Task item. Please repeat, unchanged, the lines at the top of the listing below, ending with the one that has "takes the window.".

___ Data shown ___

### src/rtl/window_gen_3x3.sv
// window_gen_3x3: streaming 3x3 neighbourhood generator for a raster-order
// pixel stream. Two line buffers hold the previous two lines. A 3x3 shift
// window presents p1..p9 to a downstream kernel stage.
// Optional feature macro: SOF_SYNC_EN adds the sof_in frame-start input.
//
// Handshake: a beat moves on an interface only in a cycle where both valid and
// ready are high. in_ready is a pure combinational function of out_valid and
// out_ready, so it never depends on in_valid. out_valid and p1..p9 hold steady
// until the consumer takes the window.
module window_gen_3x3 #(
    parameter int PIX_W = 4,
    parameter int IMG_W = 8,
    parameter int IMG_H = 8
) (
    input  logic             clk,
    input  logic             rst_n,
    input  logic [PIX_W-1:0] pix_in,
    input  logic             in_valid,
    output logic             in_ready,
`ifdef SOF_SYNC_EN
    input  logic             sof_in,
`endif
    output logic [PIX_W-1:0] p1,
    output logic [PIX_W-1:0] p2,
    output logic [PIX_W-1:0] p3,
    output logic [PIX_W-1:0] p4,
    output logic [PIX_W-1:0] p5,
    output logic [PIX_W-1:0] p6,
    output logic [PIX_W-1:0] p7,
    output logic [PIX_W-1:0] p8,
    output logic [PIX_W-1:0] p9,
    output logic             out_valid,
    input  logic             out_ready,
    output logic             frame_done
);

    localparam int COL_W = $clog2(IMG_W);
    localparam int ROW_W = $clog2(IMG_H);
    localparam logic [COL_W-1:0] COL_LAST = COL_W'(IMG_W - 1);
    localparam logic [ROW_W-1:0] ROW_LAST = ROW_W'(IMG_H - 1);

    // Raster position of the next pixel to be accepted
    logic [COL_W-1:0] col_q, col_d;
    logic [ROW_W-1:0] row_q, row_d;

    // Output window (index 0..8 = p1..p9) and status flags
    logic [PIX_W-1:0] win_q [9];
    logic [PIX_W-1:0] win_d [9];
    logic             out_valid_q, out_valid_d;
    logic             frame_done_q, frame_done_d;

    // Line buffers: lb0 holds line r-2, lb1 holds line r-1 at the current column
    logic [PIX_W-1:0] lb0_q [IMG_W];
    logic [PIX_W-1:0] lb1_q [IMG_W];

    logic             accept;
    logic             sof_hit;
    logic [COL_W-1:0] pos_col;
    logic [ROW_W-1:0] pos_row;
    logic [PIX_W-1:0] top_pix;
    logic [PIX_W-1:0] mid_pix;

    assign in_ready = !out_valid_q || out_ready;
    assign accept   = in_valid && in_ready;

`ifdef SOF_SYNC_EN
    assign sof_hit = accept && sof_in;
`else
    assign sof_hit = 1'b0;
`endif

    // A start-of-frame beat is forced to (0,0) regardless of the counters
    assign pos_col = sof_hit ? '0 : col_q;
    assign pos_row = sof_hit ? '0 : row_q;
    assign top_pix = lb0_q[pos_col];
    assign mid_pix = lb1_q[pos_col];

    // Next-state logic for counters, window and status flags
    always_comb begin
        col_d        = col_q;
        row_d        = row_q;
        win_d        = win_q;
        out_valid_d  = out_valid_q && !out_ready;
        frame_done_d = 1'b0;
        if (accept) begin
            // Shift every window row left; new column enters on the right
            win_d[0] = win_q[1];
            win_d[1] = win_q[2];
            win_d[2] = top_pix;
            win_d[3] = win_q[4];
            win_d[4] = win_q[5];
            win_d[5] = mid_pix;
            win_d[6] = win_q[7];
            win_d[7] = win_q[8];
            win_d[8] = pix_in;
            // Only windows fully inside the frame are emitted. The first two
            // rows and columns only prime the buffers and the window.
            out_valid_d  = !sof_hit && (pos_row >= ROW_W'(2)) && (pos_col >= COL_W'(2));
            frame_done_d = !sof_hit && (pos_row == ROW_LAST) && (pos_col == COL_LAST);
            if (pos_col == COL_LAST) begin
                col_d = '0;
                row_d = (pos_row == ROW_LAST) ? '0 : pos_row + ROW_W'(1);
            end else begin
                col_d = pos_col + COL_W'(1);
                row_d = pos_row;
            end
        end
    end

    // Control and window registers with asynchronous reset
    always_ff @(posedge clk or negedge rst_n) begin
        if (!rst_n) begin
            col_q        <= '0;
            row_q        <= '0;
            out_valid_q  <= 1'b0;
            frame_done_q <= 1'b0;
            for (int i = 0; i < 9; i++) begin
                win_q[i] <= '0;
            end
        end else begin
            col_q        <= col_d;
            row_q        <= row_d;
            out_valid_q  <= out_valid_d;
            frame_done_q <= frame_done_d;
            win_q        <= win_d;
        end
    end

    // Line buffers rotate at the accepted column. They are not reset because
    // stale contents never reach an emitted window.
    always_ff @(posedge clk) begin
        if (accept) begin
            lb0_q[pos_col] <= mid_pix;
            lb1_q[pos_col] <= pix_in;
        end
    end

    assign p1         = win_q[0];
    assign p2         = win_q[1];
    assign p3         = win_q[2];
    assign p4         = win_q[3];
    assign p5         = win_q[4];
    assign p6         = win_q[5];
    assign p7         = win_q[6];
    assign p8         = win_q[7];
    assign p9         = win_q[8];
    assign out_valid  = out_valid_q;
    assign frame_done = frame_done_q;

endmodule
<file path="config.mk">
export PLATFORM = sky130hd
export DESIGN_NAME = maze_tile_fetch
export DESIGN_NICKNAME = d
export VERILOG_FILES = /design/src/rtl/maze_tile_fetch.sv
export SDC_FILE = /design/constraint.sdc
export NUM_CORES = 1
export LEC_CHECK = 0
export CORE_UTILIZATION = 40
export DETAILED_ROUTE_END_ITERATION = 7
export GPL_TIMING_DRIVEN = 0
export PLACE_DENSITY = 0.83
export SYNTH_ARGS = -nofsm -noshare
export SYNTH_HDL_FRONTEND = slang
export SYNTH_SLANG_ARGS = --single-unit
export TNS_END_PERCENT = 10
</file>
<file path="constraint.sdc">
create_clock -name clk -period 1.5 [get_ports clk]
set_clock_uncertainty 0.2 [all_clocks]
set_input_delay 0.3 -clock clk [delete_from_list [all_inputs] [get_ports clk]]
set_output_delay 0.3 -clock clk [all_outputs]
set_load 0.01 [all_outputs]
</file>
<file path="src/rtl/maze_tile_fetch.sv">
// maze_tile_fetch: front end of the maze renderer. Splits each screen pixel into
// a maze cell and a 4-bit in-tile offset. It then reads the cell's wall nibble
// from synchronous maze RAM, drives the wall_layout stage, and registers its
// answer as the rendered pixel.
//
// This is a 3-stage streaming pipeline with no backpressure. Bubbles travel
// through the pipeline as empty slots.
//
// Optional feature: define MAZE_CURSOR_EN to add the cursor_col/cursor_row
// ports. When enabled, pixels that fall in the highlighted cell are inverted.
module maze_tile_fetch #(
  parameter int MAZE_W = 16,
  parameter int MAZE_H = 16,
  parameter int ADDR_W = 8
) (
  input  logic              clk,
  input  logic              rst_n,
  input  logic              pix_valid,
  input  logic [11:0]       pix_x,
  input  logic [11:0]       pix_y,
  output logic              ram_rd_en,
  output logic [ADDR_W-1:0] ram_addr,
  input  logic [3:0]        ram_rdata,
  output logic [3:0]        tile_x,
  output logic [3:0]        tile_y,
  output logic              wall_l,
  output logic              wall_t,
  output logic              wall_r,
  output logic              wall_b,
  input  logic              wl_value,
  output logic              pix_out,
  output logic              pix_out_vld
`ifdef MAZE_CURSOR_EN
  ,
  input  logic [7:0]        cursor_col,
  input  logic [7:0]        cursor_row
`endif
);

  logic [7:0]        col;
  logic [7:0]        row;
  logic              in_maze;
  logic              fetch;
  logic [ADDR_W-1:0] cell_addr;
  logic              s1_valid;
  logic [3:0]        s1_off_x;
  logic [3:0]        s1_off_y;
  logic              s2_valid;
  logic              s2_in_maze;
  logic              invert;

  // Split the incoming pixel into a cell and decide whether the cell lies inside the maze
  always_comb begin
    col       = pix_x[11:4];
    row       = pix_y[11:4];
    in_maze   = (32'(col) < 32'(MAZE_W)) && (32'(row) < 32'(MAZE_H));
    fetch     = pix_valid & in_maze;
    cell_addr = ADDR_W'(32'(row) * 32'(MAZE_W) + 32'(col));
  end

  // Stage 1: issue the RAM read and carry the in-tile offsets alongside it
  always_ff @(posedge clk or negedge rst_n) begin
    if (!rst_n) begin
      ram_rd_en <= 1'b0;
      ram_addr  <= '0;
      s1_valid  <= 1'b0;
      s1_off_x  <= 4'd0;
      s1_off_y  <= 4'd0;
    end else begin
      ram_rd_en <= fetch;
      ram_addr  <= fetch ? cell_addr : '0;
      s1_valid  <= pix_valid;
      s1_off_x  <= pix_valid ? pix_x[3:0] : 4'd0;
      s1_off_y  <= pix_valid ? pix_y[3:0] : 4'd0;
    end
  end

  // Stage 2: present the tile offsets while the RAM returns the wall nibble
  always_ff @(posedge clk or negedge rst_n) begin
    if (!rst_n) begin
      tile_x     <= 4'd0;
      tile_y     <= 4'd0;
      s2_valid   <= 1'b0;
      s2_in_maze <= 1'b0;
    end else begin
      tile_x     <= s1_off_x;
      tile_y     <= s1_off_y;
      s2_valid   <= s1_valid;
      s2_in_maze <= ram_rd_en;
    end
  end

  // Read data is only meaningful in slots that actually fetched a cell
  always_comb begin
    {wall_l, wall_t, wall_r, wall_b} = s2_in_maze ? ram_rdata : 4'b0000;
  end

`ifdef MAZE_CURSOR_EN
  logic s1_hit;
  logic s2_hit;

  // Cursor match is decided on the raw pixel and travels with its slot
  always_ff @(posedge clk or negedge rst_n) begin
    if (!rst_n) begin
      s1_hit <= 1'b0;
      s2_hit <= 1'b0;
    end else begin
      s1_hit <= fetch && (col == cursor_col) && (row == cursor_row);
      s2_hit <= s1_hit;
    end
  end

  assign invert = s2_hit;
`else
  assign invert = 1'b0;
`endif

  // Stage 3: capture the wall_layout answer as the rendered pixel
  always_ff @(posedge clk or negedge rst_n) begin
    if (!rst_n) begin
      pix_out     <= 1'b0;
      pix_out_vld <= 1'b0;
    end else begin
      pix_out     <= s2_in_maze & (wl_value ^ invert);
      pix_out_vld <= s2_valid;
    end
  end

endmodule

</file>
==> flow_summary.toml <==
[run_status]
status = "finished with violations"
violations = "setup timing"

[worst_setup_path]
crit_chain = "clkdlybuf4s50_1, and2_4, buf_2"
cp_slowest_cell = "clkdlybuf4s50_1"
startpoint_type = "input pin"
crit_arrival_ps = 1020
rr_worst_depth = 1
cpPeakStageDelay_ps = 460
worstPathRequired_ps = 1000
r2r-start = "s2_in_maze"
cpLargestDelayFamily = "buffers and inverters"
cp_num_buf_inv = 2
r2r_end = "pix_out"
cp_max_fo = 1
endpoint_kind = "output port"
crit_type = "in -> out"
r2r_slack_ps = 630

[yosys]
synth-main-ff-cell = "dfrtp_1"
synth_nets = 102
synth_area_leaders = "dfrtp_1 74%, and2_1 9.8%, ha_1 3.7%"
yosysTopAreaCell = "dfrtp_1"
synth_area_um2 = 1020
ys_async_sr_fraction_pct = 100
yosysMostFrequentCell = "dfrtp_1"
yosys_register_bits = 30
yosysWarnings = 0
synth_edf_count = 0
ys_seq_area_share_pct = 73.7
avgSynthCellArea_um2 = 15.4
synth_common_cells = "30 x dfrtp_1, 16 x and2_1, 4 x and2_2, 3 x ha_1"
synthCells = 66
synth_top_area_share_pct = 73.7
synthDistinctLibCells = 14

[cts]
htree_levels = 2
clkTransAtPathRegs_ps = 80
clock_path_buffers = 2
clk_latency_ps = 310
clock-sinks = 30
cts_root_buf = "clkbuf_4"
cts_tree = "yes"
cts_buffers = 5
postCtsSetupBuffers = 0

[route]
drc = 0
ant_nets = 0
drt_iter0_drc = 1
wire_per_inst_um = 11.7
dr.pass1.iters = 2
via_count = 725
drt_wl_total_um = 1820
via_per_inst = 4.65

[grt]
antenna_found_initial = 0
grt_max_degree = 31
grt_overflow = 0
grt_pass1_wl_um = 2790
grtUsageTotal_pct = 15.4
grt_pass1_vias = 670

[timing]
setup_ws_ps = -21.2
period_needed_ps = 1520
rsz0062_at_grt = "yes"
drv_slew = 0
relSlewSlack_pct = 59.8
fmax_mhz = 657
worst_slew_pin_slew_ps = 603
setup_viol = 2
min_period_over_period_pct = 101
hold_violations = 0

[min_path]
min_from = "s1_off_y[3]"
min_path_type = "reg -> reg"
hold_end = "tile_y[3]"
whs_path_depth = 0

[power_and_ir_drop]
leakagePower_nw = 0.862
p_total_mw = 1.63
powerDensity_nw_per_um2 = 972
ir_worst_vdd_mv = 0.679

[placed_design]
post_dp_cell_area_um2 = 1590
place.gp.congestion = 0.619
numPortBuffers = 54
preCtsSetupSlack_ps = -504
hpwl_um = 1370

[floorplanning]
core_area_um2 = 2300
die_width_um = 52.5
die_h_um = 52.5
start_util_pct = 44.3
die-area_um2 = 2750
ios = 55
num_rows = 17

[layout]
drive_gt1_share_pct = 18.0
antenna_cells = 0
fin_area_um2 = 1680
nFillCells = 178
nNetsFinal = 164
area_growth_pct = 65.1
post-route-util_pct = 73.2

[job]
maxCapViolCount = 0
[report_power, final]
part	leakage (nW)	total, mW	internal [mW]	switching, mW
Sequential	0.395	0.839	0.834	0.00537
Clock	0.0443	0.628	0.388	0.240
Combinational	0.423	0.167	0.107	0.0608
Total	0.862	1.63	1.33	0.306
[routing by layer]
metal	routed length, µm	part of all wire [%]	up-vias	global-route usage (%)
met2	962	53	44	25.5
met5	0	0	-	0
li1	-	-	334	-
met3	220	12	3	6.38
met1	609	33	344	15.6
met4	29	1.6	0	10.5
[final cells by class]
| cell class | instances | area, µm² | share of cell area [%] |
|---|---|---|---|
| repair buffers | 55 | 517 | 30.7 |
| clock inverters | 1 | 30.0 | 1.79 |
| clock buffers | 6 | 51.3 | 3.05 |
| plain buffers | 1 | 11.3 | 0.670 |
| well taps | 28 | 35.0 | 2.08 |
| multi-input cells | 35 | 287 | 17.0 |
| flip-flops and latches | 30 | 751 | 44.6 |
[worst max path at each step]
stage	slack (ps)	to	depth (start not counted)	from
after global placement	-480	ram_addr[6]	5	pix_x[8]
final	-20	wall_l	3	ram_rdata[3]
after global routing	-60	wall_l	2	s2_in_maze
after detailed placement	-500	ram_addr[4]	1	rst_n
after floorplan	0.9	ram_addr[6]	4	pix_x[8]
after CTS	-100	ram_addr[6]	5	pix_x[8]
[through the flow]
step	std cells	hold WS (ps)	setup TNS, ps
after detailed placement	148	136	-19880
after floorplan	66	-196	0
final	156	151	-22.8
after global routing	156	160	-225
after global placement	148	131	-18390
after CTS	155	156	-269
[placed cells by master (no fill, tap or decap), types with 2 or more instances in the layout]
cell type        Yosys  routed
xor2_1               2       2
dlygate4sd2_1        0      13
and2_2               4       4
clkdlybuf4s15_1      0       6
buf_2                0       5
nor2_1               2       2
and2_1              16      15
clkbuf_4             0       5
dlymetal6s2s_1       0       3
dfrtp_1             30      30
clkdlybuf4s50_1      0      27
[flip-flops by register name, indices dropped and copies added (netlist names)]
name,count
pix_out,1
pix_out_vld,1
ram_addr,8
ram_rd_en,1
s1_off_x,4
s1_off_y,4
s1_valid,1
s2_in_maze,1
s2_valid,1
tile_x,4
tile_y,4
[cell families (layout without fill, tap and decap cells)]
| family | after synthesis | after routing | synth area share, % |
|---|---|---|---|
| AOI/OAI and AO/OA | 3 | 3 | 1.72 |
| DFF | 30 | 30 | 73.7 |
| adders and majority gates | 4 | 4 | 5.65 |
| xor gates and xnor gates | 2 | 2 | 1.72 |
| buffers and inverters | 1 | 63 | 1.11 |
| and+or+nand+nor | 26 | 26 | 16.1 |
[what timing repair did]
action	in CTS	in global routing
endpoints found under the hold margin	0	30
resized for setup	37	14
pin swaps	1	2
hold buffers	0	1
endpoints found under the setup margin	61	18
Note: power is estimated with default switching activity, not from simulation.
==> src/rtl/multicycle_control_fsm.sv <==
// Multi-cycle RV32I control sequencer: per-state datapath selects, memory handshake, traps.
// Optional retire counter (instret) when MCCTRL_RETIRE_CNT_EN is defined.
module multicycle_control_fsm #(
   parameter int MAX_WAIT = 15
`ifdef MCCTRL_RETIRE_CNT_EN
   , parameter int CNT_W = 32
`endif
) (
   input  logic       clk,
   input  logic       rst_n,
   input  logic [6:0] op,
   input  logic [2:0] funct3,
   input  logic       funct75,
   input  logic       zero,
   input  logic       mem_ready,
   output logic       mem_req,
   output logic       mem_write,
   output logic       adr_src,
   output logic       ir_write,
   output logic       pc_write,
   output logic       reg_write,
   output logic [1:0] result_src,
   output logic [1:0] alu_src_a,
   output logic [1:0] alu_src_b,
   output logic [1:0] imm_src,
   output logic [3:0] alu_control,
   output logic [3:0] state_o,
   output logic       illegal,
   output logic       mem_timeout
`ifdef MCCTRL_RETIRE_CNT_EN
   , output logic [CNT_W-1:0] instret
`endif
);

   localparam logic [3:0] FETCH    = 4'd0;
   localparam logic [3:0] DECODE   = 4'd1;
   localparam logic [3:0] MEMADR   = 4'd2;
   localparam logic [3:0] MEMREAD  = 4'd3;
   localparam logic [3:0] MEMWB    = 4'd4;
   localparam logic [3:0] MEMWRITE = 4'd5;
   localparam logic [3:0] EXECR    = 4'd6;
   localparam logic [3:0] EXECI    = 4'd7;
   localparam logic [3:0] ALUWB    = 4'd8;
   localparam logic [3:0] BEQ      = 4'd9;
   localparam logic [3:0] JAL      = 4'd10;
   localparam logic [3:0] TRAP     = 4'd11;

   localparam logic [6:0] OP_LW  = 7'b0000011;
   localparam logic [6:0] OP_SW  = 7'b0100011;
   localparam logic [6:0] OP_R   = 7'b0110011;
   localparam logic [6:0] OP_I   = 7'b0010011;
   localparam logic [6:0] OP_BR  = 7'b1100011;
   localparam logic [6:0] OP_JAL = 7'b1101111;

   localparam logic [3:0] ALU_ADD = 4'b0000;
   localparam logic [3:0] ALU_SUB = 4'b0001;
   localparam logic [3:0] ALU_AND = 4'b0010;
   localparam logic [3:0] ALU_OR  = 4'b0011;
   localparam logic [3:0] ALU_XOR = 4'b0100;
   localparam logic [3:0] ALU_SLT = 4'b0101;
   localparam logic [3:0] ALU_SLL = 4'b0110;
   localparam logic [3:0] ALU_SRL = 4'b0111;

   localparam int WW = $clog2(MAX_WAIT + 1);

   logic [3:0]    state_q, state_d;
   logic [WW-1:0] wait_q, wait_d;
   logic          illegal_q, illegal_d;
   logic          mem_timeout_q, mem_timeout_d;
   logic          in_mem;
   logic          timed_out;
   logic          r_bad;
   logic          i_bad;

   function automatic logic [3:0] alu_map(input logic [2:0] f3, input logic sub);
      logic [3:0] r;
      r = ALU_ADD;
      case (f3)
         3'b000:  r = sub ? ALU_SUB : ALU_ADD;
         3'b111:  r = ALU_AND;
         3'b110:  r = ALU_OR;
         3'b100:  r = ALU_XOR;
         3'b010:  r = ALU_SLT;
         3'b001:  r = ALU_SLL;
         3'b101:  r = ALU_SRL;
         default: r = ALU_ADD;
      endcase
      return r;
   endfunction

   // Illegal funct encodings for register and immediate ALU ops
   always_comb begin
      r_bad = (funct3 == 3'b011) || (funct75 && (funct3 != 3'b000));
      i_bad = (funct3 == 3'b011) || (funct75 && (funct3 == 3'b101));
      in_mem = (state_q == FETCH) || (state_q == MEMREAD) || (state_q == MEMWRITE);
      timed_out = in_mem && !mem_ready && (wait_q == WW'(MAX_WAIT));
   end

   // Next-state, sticky trap flags and memory wait counter
   always_comb begin
      state_d       = state_q;
      illegal_d     = illegal_q;
      mem_timeout_d = mem_timeout_q;
      case (state_q)
         FETCH: if (mem_ready) state_d = DECODE;
         DECODE: begin
            if (op == OP_LW || op == OP_SW)            state_d = MEMADR;
            else if (op == OP_R)                       state_d = EXECR;
            else if (op == OP_I)                       state_d = EXECI;
            else if (op == OP_BR && funct3 == 3'b000)  state_d = BEQ;
            else if (op == OP_JAL)                     state_d = JAL;
            else begin
               state_d   = TRAP;
               illegal_d = 1'b1;
            end
         end
         MEMADR:   state_d = (op == OP_SW) ? MEMWRITE : MEMREAD;
         MEMREAD:  if (mem_ready) state_d = MEMWB;
         MEMWB:    state_d = FETCH;
         MEMWRITE: if (mem_ready) state_d = FETCH;
         EXECR: begin
            if (r_bad) begin
               state_d   = TRAP;
               illegal_d = 1'b1;
            end else begin
               state_d = ALUWB;
            end
         end
         EXECI: begin
            if (i_bad) begin
               state_d   = TRAP;
               illegal_d = 1'b1;
            end else begin
               state_d = ALUWB;
            end
         end
         ALUWB:   state_d = FETCH;
         BEQ:     state_d = FETCH;
         JAL:     state_d = ALUWB;
         TRAP:    state_d = TRAP;
         default: state_d = TRAP;
      endcase
      if (timed_out) begin
         state_d       = TRAP;
         mem_timeout_d = 1'b1;
      end
      // Any state change restarts the count, so entry to a memory state sees 0
      if (state_d != state_q)         wait_d = '0;
      else if (in_mem && !mem_ready)  wait_d = wait_q + 1'b1;
      else                            wait_d = wait_q;
   end

   // State, wait counter and trap flag registers
   always_ff @(posedge clk or negedge rst_n) begin
      if (!rst_n) begin
         state_q       <= FETCH;
         wait_q        <= '0;
         illegal_q     <= 1'b0;
         mem_timeout_q <= 1'b0;
      end else begin
         state_q       <= state_d;
         wait_q        <= wait_d;
         illegal_q     <= illegal_d;
         mem_timeout_q <= mem_timeout_d;
      end
   end

   // Per-state datapath controls, forced low while reset is asserted
   always_comb begin
      mem_req     = 1'b0;
      mem_write   = 1'b0;
      adr_src     = 1'b0;
      ir_write    = 1'b0;
      pc_write    = 1'b0;
      reg_write   = 1'b0;
      result_src  = 2'b00;
      alu_src_a   = 2'b00;
      alu_src_b   = 2'b00;
      imm_src     = 2'b00;
      alu_control = ALU_ADD;
      case (state_q)
         FETCH: begin
            mem_req    = 1'b1;
            alu_src_b  = 2'b10;
            result_src = 2'b10;
            ir_write   = mem_ready;
            pc_write   = mem_ready;
         end
         DECODE: begin
            alu_src_a = 2'b01;
            alu_src_b = 2'b01;
            imm_src   = 2'b10;
         end
         MEMADR: begin
            alu_src_a = 2'b10;
            alu_src_b = 2'b01;
            imm_src   = (op == OP_SW) ? 2'b01 : 2'b00;
         end
         MEMREAD: begin
            mem_req = 1'b1;
            adr_src = 1'b1;
         end
         MEMWB: begin
            result_src = 2'b01;
            reg_write  = 1'b1;
         end
         MEMWRITE: begin
            mem_req   = 1'b1;
            mem_write = 1'b1;
            adr_src   = 1'b1;
         end
         EXECR: begin
            alu_src_a   = 2'b10;
            alu_control = alu_map(funct3, funct75);
         end
         EXECI: begin
            alu_src_a   = 2'b10;
            alu_src_b   = 2'b01;
            alu_control = alu_map(funct3, 1'b0);
         end
         ALUWB: reg_write = 1'b1;
         BEQ: begin
            alu_src_a   = 2'b10;
            alu_control = ALU_SUB;
            pc_write    = zero;
         end
         JAL: begin
            alu_src_a = 2'b01;
            alu_src_b = 2'b10;
            pc_write  = 1'b1;
         end
         default: ;
      endcase
      state_o     = state_q;
      illegal     = illegal_q;
      mem_timeout = mem_timeout_q;
      if (!rst_n) begin
         mem_req     = 1'b0;
         mem_write   = 1'b0;
         adr_src     = 1'b0;
         ir_write    = 1'b0;
         pc_write    = 1'b0;
         reg_write   = 1'b0;
         result_src  = 2'b00;
         alu_src_a   = 2'b00;
         alu_src_b   = 2'b00;
         imm_src     = 2'b00;
         alu_control = 4'b0000;
         state_o     = 4'b0000;
         illegal     = 1'b0;
         mem_timeout = 1'b0;
      end
   end

`ifdef MCCTRL_RETIRE_CNT_EN
   logic [CNT_W-1:0] instret_q, instret_d;
   logic             retire;

   // Count instructions that complete back into FETCH
   always_comb begin
      retire = (state_d == FETCH) &&
               ((state_q == MEMWB) || (state_q == MEMWRITE) ||
                (state_q == ALUWB) || (state_q == BEQ));
      instret_d = retire ? instret_q + 1'b1 : instret_q;
   end

   // Retire counter register
   always_ff @(posedge clk or negedge rst_n) begin
      if (!rst_n) instret_q <= '0;
      else        instret_q <= instret_d;
   end

   assign instret = instret_q;
`endif

endmodule

==> config.mk <==
export PLATFORM = sky130hd
export DESIGN_NAME = multicycle_control_fsm
export DESIGN_NICKNAME = d
export VERILOG_FILES = /design/src/rtl/multicycle_control_fsm.sv
export SDC_FILE = /design/constraint.sdc
export NUM_CORES = 1
export LEC_CHECK = 0
export CORE_ASPECT_RATIO = 0.6
export CORE_MARGIN = 2
export CORE_UTILIZATION = 32
export CTS_CLUSTER_SIZE = 8
export DETAILED_ROUTE_END_ITERATION = 10
export HOLD_SLACK_MARGIN = 0.08
export PLACE_DENSITY = 0.69
export SLEW_MARGIN = 30
export SYNTH_ARGS = -nofsm -noshare
export SYNTH_HDL_FRONTEND = slang
export SYNTH_SLANG_ARGS = --single-unit
export TNS_END_PERCENT = 30
==> constraint.sdc <==
create_clock -name clk -period 3.4 [get_ports clk]
set_input_delay 1.02 -clock clk [delete_from_list [all_inputs] [get_ports clk]]
set_output_delay 1.02 -clock clk [all_outputs]
set_load 0.01 [all_outputs]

___

Response to this task.
### src/rtl/window_gen_3x3.sv
// window_gen_3x3: streaming 3x3 neighbourhood generator for a raster-order
// pixel stream. Two line buffers hold the previous two lines. A 3x3 shift
// window presents p1..p9 to a downstream kernel stage.
// Optional feature macro: SOF_SYNC_EN adds the sof_in frame-start input.
//
// Handshake: a beat moves on an interface only in a cycle where both valid and
// ready are high. in_ready is a pure combinational function of out_valid and
// out_ready, so it never depends on in_valid. out_valid and p1..p9 hold steady
// until the consumer takes the window.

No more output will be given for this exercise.